Once I started to read romance I questioned everything I had internalized about these books. I ended up questioning my own feminism and my relationship to femininity. I nurtured my newfound love of romance novels with a job at a bookstore that basically sent me home with free paperbacks to be “recycled” almost every week. My classmates and I passed the books around, some reading ironically and some sharing their favorite authors and unabashedly loving romance. I’m writing this article for myself, for the me who had been sold the messages that romance books were inherently bad, that they were all the same, and that they were not worth my time.

According to the Romance Writers of America there are two qualities that a book must have to be a romance novel; the main plot must center on a love story, and that it ends happily. That’s a really wide umbrella, really more of a circus tent. You’ll note that that umbrella doesn’t say that the romance has to be straight, white, or just between two people. This allows for a more diverse genre. Romance spans a multitude of sub-genres and there’s a niche for everyone. There’s fantasy romance, cowboy romance, erotic dystopian science fiction romance, and romance set in every era of history. Here are a few recommendations for some of the more popular sub-genres to get you started.

Contemporary Romance

Basically, this is a giant subgenre that includes any romance set in the time period in which it was written. Everything from motorcycle clubs and romantic suspense, to sweet small towns where everyone owns a bakery and gossips about whose cousin was seen kissing the new girl in town.

Contemporary romances that I would recommend include…

A Princess in Theory by Alyssa Cole – a PhD student studying epidemics learns that she was betrothed to a prince as a toddler, a prince with a mysterious illness plaguing his country.

The Hating Game by Sally Thorne – Office rivalry becomes office romance.

The Kiss Quotient by Helen Hoang – Autistic heroine hires a male escort to teach her how to date.

Historical Romance

Historicals can be set anywhere and in any era, however, some time periods have captured the imagination of romance authors and readers more than others.

For many decades romances set in the early 19th century England have been the most popular of all the historical periods. These are called regencies, referring to the era where King George III was deemed unfit to rule and his son served as Prince Regent (1811-1820), however the romance version stretches out the timeline. Think high-waisted dresses and Jane Austen.
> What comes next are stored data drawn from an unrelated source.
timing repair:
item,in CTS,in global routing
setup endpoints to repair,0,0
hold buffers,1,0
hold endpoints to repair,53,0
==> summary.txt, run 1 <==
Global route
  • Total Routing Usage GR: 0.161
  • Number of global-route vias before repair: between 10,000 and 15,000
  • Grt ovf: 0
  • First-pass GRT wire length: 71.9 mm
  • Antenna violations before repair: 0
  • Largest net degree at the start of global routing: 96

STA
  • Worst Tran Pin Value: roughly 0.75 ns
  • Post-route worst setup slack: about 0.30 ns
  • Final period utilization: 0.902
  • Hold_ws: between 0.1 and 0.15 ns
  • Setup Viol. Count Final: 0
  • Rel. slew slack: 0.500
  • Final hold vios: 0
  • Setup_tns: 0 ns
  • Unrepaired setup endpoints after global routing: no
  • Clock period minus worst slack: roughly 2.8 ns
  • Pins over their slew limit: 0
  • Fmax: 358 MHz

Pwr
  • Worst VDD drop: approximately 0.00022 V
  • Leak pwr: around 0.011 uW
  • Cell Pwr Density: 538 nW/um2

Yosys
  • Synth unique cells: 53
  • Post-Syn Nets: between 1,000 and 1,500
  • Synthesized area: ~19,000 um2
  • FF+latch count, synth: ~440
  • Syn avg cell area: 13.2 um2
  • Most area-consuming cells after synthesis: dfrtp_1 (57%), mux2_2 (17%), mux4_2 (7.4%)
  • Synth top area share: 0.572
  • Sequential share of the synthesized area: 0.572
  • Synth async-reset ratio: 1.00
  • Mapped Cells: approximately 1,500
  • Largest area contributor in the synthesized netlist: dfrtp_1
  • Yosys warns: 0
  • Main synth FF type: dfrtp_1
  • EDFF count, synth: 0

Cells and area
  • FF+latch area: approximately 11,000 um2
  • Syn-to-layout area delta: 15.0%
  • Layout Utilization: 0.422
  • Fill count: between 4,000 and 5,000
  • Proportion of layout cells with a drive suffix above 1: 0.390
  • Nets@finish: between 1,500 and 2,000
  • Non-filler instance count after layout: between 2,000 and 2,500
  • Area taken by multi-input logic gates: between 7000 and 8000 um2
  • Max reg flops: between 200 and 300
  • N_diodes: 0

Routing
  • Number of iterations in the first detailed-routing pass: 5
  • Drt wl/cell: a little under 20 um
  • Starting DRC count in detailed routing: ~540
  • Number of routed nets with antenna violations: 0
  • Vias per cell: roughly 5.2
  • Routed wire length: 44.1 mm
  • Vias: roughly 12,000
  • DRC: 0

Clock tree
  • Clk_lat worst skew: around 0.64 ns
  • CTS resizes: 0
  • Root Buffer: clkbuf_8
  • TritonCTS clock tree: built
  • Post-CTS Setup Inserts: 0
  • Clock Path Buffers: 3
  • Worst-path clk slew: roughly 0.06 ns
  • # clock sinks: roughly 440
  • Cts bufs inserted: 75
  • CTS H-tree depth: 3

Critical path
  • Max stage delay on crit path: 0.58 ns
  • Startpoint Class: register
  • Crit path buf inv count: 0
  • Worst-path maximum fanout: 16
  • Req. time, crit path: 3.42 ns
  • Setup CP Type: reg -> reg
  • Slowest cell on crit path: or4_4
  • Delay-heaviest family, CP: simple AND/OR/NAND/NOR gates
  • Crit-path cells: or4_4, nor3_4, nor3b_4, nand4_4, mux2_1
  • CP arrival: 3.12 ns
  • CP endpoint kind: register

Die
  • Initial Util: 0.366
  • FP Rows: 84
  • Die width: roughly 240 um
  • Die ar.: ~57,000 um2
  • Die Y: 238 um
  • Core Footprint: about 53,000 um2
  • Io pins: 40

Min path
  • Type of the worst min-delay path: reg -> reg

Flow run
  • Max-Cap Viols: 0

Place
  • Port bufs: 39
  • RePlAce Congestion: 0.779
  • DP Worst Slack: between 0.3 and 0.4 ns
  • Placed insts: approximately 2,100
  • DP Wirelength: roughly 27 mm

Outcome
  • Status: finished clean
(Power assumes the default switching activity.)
File: src/rtl/sub_arb_pkg.sv
// sub_arb_pkg: FSM state type and id-width helper for sub_share_arbiter (SUB_ARB_SAT_EN selects saturating diff)
package sub_arb_pkg;
  typedef enum logic [1:0] {IDLE, EXEC, RESP} sub_arb_state_t;
  function automatic int id_width(input int r);
    return (r > 1) ? $clog2(r) : 1;
  endfunction
endpackage

File: src/rtl/N_bit_substractor.sv
// N_bit_substractor: unsigned a-b with borrow out on carry_out
module N_bit_substractor #(
  parameter int N = 8
) (
  input  logic [N-1:0] a,
  input  logic [N-1:0] b,
  output logic [N-1:0] diff,
  output logic         carry_out
);
  assign {carry_out, diff} = {1'b0, a} - {1'b0, b};
endmodule

File: src/rtl/rr_grant.sv
// rr_grant: combinational round-robin picker, first set request at or above ptr with wrap
module rr_grant #(
  parameter int R   = 4,
  parameter int IDW = 2
) (
  input  logic [R-1:0]   req,
  input  logic [IDW-1:0] ptr,
  output logic [R-1:0]   gnt,
  output logic [IDW-1:0] gnt_id,
  output logic           any
);
  always_comb begin
    gnt = '0;
    gnt_id = '0;
    any = 1'b0;
    for (int i = 0; i < R; i++) begin
      if (!any && req[(int'(ptr) + i) % R]) begin
        any = 1'b1;
        gnt[(int'(ptr) + i) % R] = 1'b1;
        gnt_id = IDW'((int'(ptr) + i) % R);
      end
    end
  end
endmodule

File: src/rtl/sub_share_arbiter.sv
// sub_share_arbiter: round-robin sharing of one subtractor among R requesters (SUB_ARB_SAT_EN clamps diff to 0 on borrow)
module sub_share_arbiter
  import sub_arb_pkg::*;
#(
  parameter int N = 8,
  parameter int R = 4,
  localparam int IDW = id_width(R)
) (
  input  logic           clk,
  input  logic           rst,
  input  logic [R-1:0]   req_valid,
  input  logic [R*N-1:0] req_a,
  input  logic [R*N-1:0] req_b,
  output logic [R-1:0]   req_ready,
  output logic           rsp_valid,
  output logic [IDW-1:0] rsp_id,
  output logic [N-1:0]   rsp_diff,
  output logic           rsp_borrow,
  input  logic           rsp_ready
);
  sub_arb_state_t state, state_nx;
  logic [IDW-1:0] ptr, op_id, gnt_id;
  logic [N-1:0] op_a, op_b, diff;
  logic [R-1:0] gnt;
  logic any, borrow;
  rr_grant #(.R(R), .IDW(IDW)) u_grant (
    .req(req_valid), .ptr(ptr), .gnt(gnt), .gnt_id(gnt_id), .any(any)
  );
  N_bit_substractor #(.N(N)) u_sub (
    .a(op_a), .b(op_b), .diff(diff), .carry_out(borrow)
  );
  // gated by rst so a requester never sees an accept that reset would discard
  assign req_ready = (state == IDLE && !rst) ? gnt : '0;
  always_comb begin
    state_nx = (state == IDLE) ? (any ? EXEC : IDLE) :
               (state == EXEC) ? RESP :
               (rsp_ready ? IDLE : RESP);
  end
  always_ff @(posedge clk) begin
    if (rst) begin
      state <= IDLE;
      ptr <= '0;
      rsp_valid <= 1'b0;
      rsp_id <= '0;
      rsp_diff <= '0;
      rsp_borrow <= 1'b0;
      op_a <= '0;
      op_b <= '0;
      op_id <= '0;
    end else begin
      state <= state_nx;
      if (state == IDLE && any) begin
        op_a <= req_a[int'(gnt_id)*N +: N];
        op_b <= req_b[int'(gnt_id)*N +: N];
        op_id <= gnt_id;
      end
      if (state == EXEC) begin
        rsp_valid <= 1'b1;
        rsp_id <= op_id;
`ifdef SUB_ARB_SAT_EN
        rsp_diff <= borrow ? '0 : diff;
`else
        rsp_diff <= diff;
`endif
        rsp_borrow <= borrow;
      end
      if (state == RESP && rsp_ready) begin
        rsp_valid <= 1'b0;
        ptr <= (op_id == IDW'(R-1)) ? '0 : op_id + IDW'(1);
      end
    end
  end
endmodule

File: config.mk
export PLATFORM = sky130hd
export DESIGN_NAME = sub_share_arbiter
export DESIGN_NICKNAME = d
export VERILOG_FILES = /design/src/rtl/sub_arb_pkg.sv /design/src/rtl/N_bit_substractor.sv /design/src/rtl/rr_grant.sv /design/src/rtl/sub_share_arbiter.sv
export SDC_FILE = /design/constraint.sdc
export NUM_CORES = 1
export LEC_CHECK = 0
export CAP_MARGIN = 10
export CORE_ASPECT_RATIO = 0.6
export CORE_MARGIN = 3
export CORE_UTILIZATION = 41
export DETAILED_ROUTE_END_ITERATION = 16
export PLACE_DENSITY = 0.77
export SETUP_SLACK_MARGIN = 0.3
export SLEW_MARGIN = 5
export SYNTH_ARGS = -nofsm -noshare
export SYNTH_HDL_FRONTEND = slang
export SYNTH_HIERARCHICAL = 1
export SYNTH_SLANG_ARGS = --single-unit
File: constraint.sdc
create_clock -name clk -period 2.9 [get_ports clk]
set_clock_uncertainty 0.2 [all_clocks]
set_input_delay 0.435 -clock clk [delete_from_list [all_inputs] [get_ports clk]]
set_output_delay 0.435 -clock clk [all_outputs]
set_load 0.02 [all_outputs]
==> Word level (Yosys, flattened, before mapping) <==
Index checks and enable logic that the tools add are counted.
W data, S select, Z words.
{ "word_totals": {"elab_cells": 89, "input_bits": 71, "reg_bits": 34, "out_inout_bits": 16} }
{ "op_classes": {"shifts": 2, "magnitude_cmp": 8, "bitwise_logic": 6, "n_mux": 37, "n_eq_ne": 3, "reduce_logical": 19, "addsub": 5} }
{ "ops": {"columns": ["operator", "count"], "rows": [
  ["$shiftx A32 B6 Y8", 2],
  ["$mux W4", 5],
  ["$mux W1", 16],
  ["$mux W2", 8],
  ["$lt A3 B4 Y1 const B", 3],
  ["$or A4 B4 Y4", 3],
  ["$logic_and A1 B1 Y1", 10],
  ["$ge A3 B1 Y1 const B", 3],
  ["$sub A8 B8 Y9", 1],
  ["$bmux W1 S2", 4],
  ["$demux W1 S2", 4],
  ["$reduce_or A2 Y1", 4],
  ["$add A2 B1 Y2 const B", 2],
  ["$add A2 B2 Y2 const B", 2],
  ["$eq A2 B2 Y1 const B", 2],
  ["$logic_not A1 Y1", 4],
  ["$and A1 B1 Y1 const A", 3],
  ["$lt A2 B3 Y1 const B", 1],
  ["$eq A2 B1 Y1 const B", 1],
  ["$ge A2 B1 Y1 const B", 1],
  ["$logic_not A2 Y1", 1]
]} }

==> Depth between registers and ports, before layout <==
{ "depth": {"word_depth": 16, "ltp_mapped": 12, "depth_no_buf": 10} }

==> Modules after synthesis <==
The synthesis kept the hierarchy.
{ "by_module_without_submodules": {"columns": ["module", "cells_per_inst", "area_per_inst_um2", "instances", "seq_area_each_um2"], "rows": [
  ["sub_share_arbiter", 135, 1596.5, 1, 680.7],
  ["rr_grant", 45, 419.2, 1, 0.0],
  ["N_bit_substractor", 48, 354.1, 1, 0.0]
]} }

==> Worst setup path after synthesis <==
Ideal clock, no wire load.
{ "synth_path": {"kind": "register to register", "from": "register ptr[0]", "to": "register op_a[0]", "path_stages_with_launch": 13, "arrival_time_ps": 2755, "path_buffers": 4, "slack_ps": -172, "period_less_slack_ps": 3072, "required_time_ps": 2583, "setup_time_ps": 117, "cell_sequence": "dfxtp_1 buf_6 inv_1 ha_1 mux4_2 buf_6 nor4b_4 nor2_1 a32o_1 buf_2 buf_2 mux4_2 a22o_1"} }
{ "synth_via": {"elab_chain_len": 13, "word_cells_on_any_way": 30, "cone_classes": "3 x add/sub; 1 x shift; 19 x mux; 7 x reduce/logical"} }
{ "synth_rtl": {"columns": ["element", "line_no", "rtl"], "rows": [
  ["start: declaration", "sub_share_arbiter.sv:22", "logic [IDW-1:0] ptr, op_id, gnt_id;"],
  ["start signal: assignment", "sub_share_arbiter.sv:69", "ptr <= (op_id == IDW'(R-1)) ? '0 : op_id + IDW'(1);"],
  ["$add A2 B1 Y2 / $bmux W1 S2 (equally long branches)", "rr_grant.sv:17, rr_grant.sv:20", null],
  ["$bmux W1 S2 / $mux W1 (equally long branches)", "rr_grant.sv:17", "if (!any && req[(int'(ptr) + i) % R]) begin"],
  ["$mux W1 (implied by the code)", "rr_grant.sv:17", null],
  ["$mux W1 (implied by the code) / $logic_not A1 Y1 (equally long branches)", "rr_grant.sv:17", null],
  ["$logic_and A1 B1 Y1", "rr_grant.sv:17", null],
  ["$mux W1", "rr_grant.sv:17", null],
  ["$logic_not A1 Y1", "rr_grant.sv:17", null],
  ["$logic_and A1 B1 Y1", "rr_grant.sv:17", null],
  ["$mux W1", "rr_grant.sv:17", null],
  ["$logic_not A1 Y1", "rr_grant.sv:17", null],
  ["$logic_and A1 B1 Y1", "rr_grant.sv:17", null],
  ["$mux W2 *", "rr_grant.sv:17", null],
  ["net gnt_id[1]", "sub_share_arbiter.sv:22", null],
  ["$shiftx A32 B6 Y8 *", "sub_share_arbiter.sv:53", "op_a <= req_a[int'(gnt_id)*N +: N];"],
  ["end signal: assignment", "sub_share_arbiter.sv:53", null],
  ["end: declaration", "sub_share_arbiter.sv:23", "logic [N-1:0] op_a, op_b, diff;"]
]} }
The timed path passes the listed nets; every way through them passes the cells marked *. The select of a mux whose other input is x is not followed.
A chain may end at the register's enable or synchronous reset.

==> Final worst setup path <==
{ "layout_path": {"from": "register ptr[0]", "to": "output req_ready[2]"} }
{ "layout_via": {"elab_chain_len": 14, "word_cells_on_any_way": 57, "cone_classes": "3 x add/sub; 8 x order compare; 27 x mux; 6 x bitwise; 13 x reduce/logical"} }
{ "layout_rtl": {"columns": ["element", "line_no", "rtl"], "rows": [
  ["$add A2 B1 Y2", "rr_grant.sv:17, rr_grant.sv:19", null],
  ["$reduce_or A2 Y1 (no source line)", null, null],
  ["$and A1 B1 Y1 (no source line)", null, null],
  ["$lt A3 B4 Y1 (implied by the code) / $ge A3 B1 Y1 (equally long branches)", "rr_grant.sv:19", "gnt[(int'(ptr) + i) % R] = 1'b1;"],
  ["$logic_and A1 B1 Y1 (implied by the code)", "rr_grant.sv:19", null],
  ["$mux W1 (implied by the code)", "rr_grant.sv:19", null],
  ["$demux W1 S2", null, null],
  ["$or A4 B4 Y4 (no source line)", null, null],
  ["$mux W4", "rr_grant.sv:17", null],
  ["$or A4 B4 Y4 (no source line)", null, null],
  ["$mux W4", "rr_grant.sv:17", null],
  ["$or A4 B4 Y4 (no source line)", null, null],
  ["$mux W4 *", "rr_grant.sv:17", null],
  ["net gnt[2]", "sub_share_arbiter.sv:24", "logic [R-1:0] gnt;"],
  ["$mux W4 *", "sub_share_arbiter.sv:33", "assign req_ready = (state == IDLE && !rst) ? gnt : '0;"],
  ["end: declaration", "sub_share_arbiter.sv:14", "output logic [R-1:0] req_ready,"]
]} }
Marked as above.
File: config.mk
export PLATFORM = sky130hd
export DESIGN_NAME = redmule_mx_enc_arbiter
export DESIGN_NICKNAME = d
export VERILOG_FILES = /design/src/rtl/redmule_pkg.sv /design/src/rtl/redmule_rr_picker.sv /design/src/rtl/redmule_mx_enc_arbiter.sv
export SDC_FILE = /design/constraint.sdc
export NUM_CORES = 1
export LEC_CHECK = 0
export ABC_AREA = 0
export BUFFER_PORTS_ARGS = -buffer_cell sky130_fd_sc_hd__buf_2
export CAP_MARGIN = 5
export CORE_AREA = 3 3 357 359
export CTS_BUF_LIST = sky130_fd_sc_hd__clkbuf_4
export CTS_CLUSTER_SIZE = 16
export DETAILED_ROUTE_END_ITERATION = 12
export DIE_AREA = 0 0 360 362
export MAX_ROUTING_LAYER = met4
export SETUP_SLACK_MARGIN = 0.5
export SLEW_MARGIN = 10
export SYNTH_ARGS = -nofsm -noshare
export SYNTH_HDL_FRONTEND = slang
export SYNTH_HIERARCHICAL = 1
export SYNTH_SLANG_ARGS = --single-unit
File: constraint.sdc
create_clock -name clk_i -period 1.18 [get_ports clk_i]
set_input_delay 0 -clock clk_i [delete_from_list [all_inputs] [get_ports clk_i]]
set_output_delay 0 -clock clk_i [all_outputs]
set_load 0.01 [all_outputs]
The American West is another popular time and place for historical romance. Think Cowboys and mail order brides. In recent years romances set in the Victorian and Edwardian periods have become more popular. These were times of massive cultural change and many of the authors writing in these time periods use that cultural shift as a pivotal element of their stories.

A regency romance I recommend would be I’ve Got My Duke to Keep Me Warm by Kelly Bowen. A woman who faked her own death helps other women escape abusive marriages in secret, but she needs help with her next rescue. A down on his luck military veteran is exactly what she needs to rescue an innocent girl from the clutches of the man she barely escaped.

Forbidden by Beverly Jenkins is everything that is good about American Westerns. The hero is a rich tavern owner and he’s falling in love with the determined and independent cook he rescued from the desert. Problem is, he’s passing as white.

Paranormal/Sci-fi/Fantasy Romance

In the romance world these all get treated like separate genres, but if you are like me and grew up reading SFF all you need to know is that Paranormals are the kissing cousins of Urban Fantasy with elements of mystery, suspense, and leather pants along with elves and vampires. Sci-fi romance can be hard to find these days, but I think it is due a revival. Fantasy romance is most common in YA romance, but that’s more of a guideline than a rule.

Nalini Singh’s books are a little bit fantasy, a little bit paranormal, and a little bit sci-fi. She’s a master world-builder and each book follows a couple so you don’t have to read multiple books to get that satisfying conclusion. I recommend starting with Slave to Sensation.

Polaris Rising by Jessie Mihalik is the first in a sci-fi romance trilogy and the only thing I didn’t like about it was that the next book isn’t out yet. 

For me, reading romance has become a safe port in a world that seems like it is always stormy. I know that in the end I will have that happy ending and the story is all about how you get to that point. Romance is not only the assurance that everything will be alright in the end, but it is a place where the wants and needs of women are valued and important. A place where I can say “I am that kind of girl” with pride. I encourage you to pick up one of these romances (or another one, I won’t be offended) and fall in love with books about love.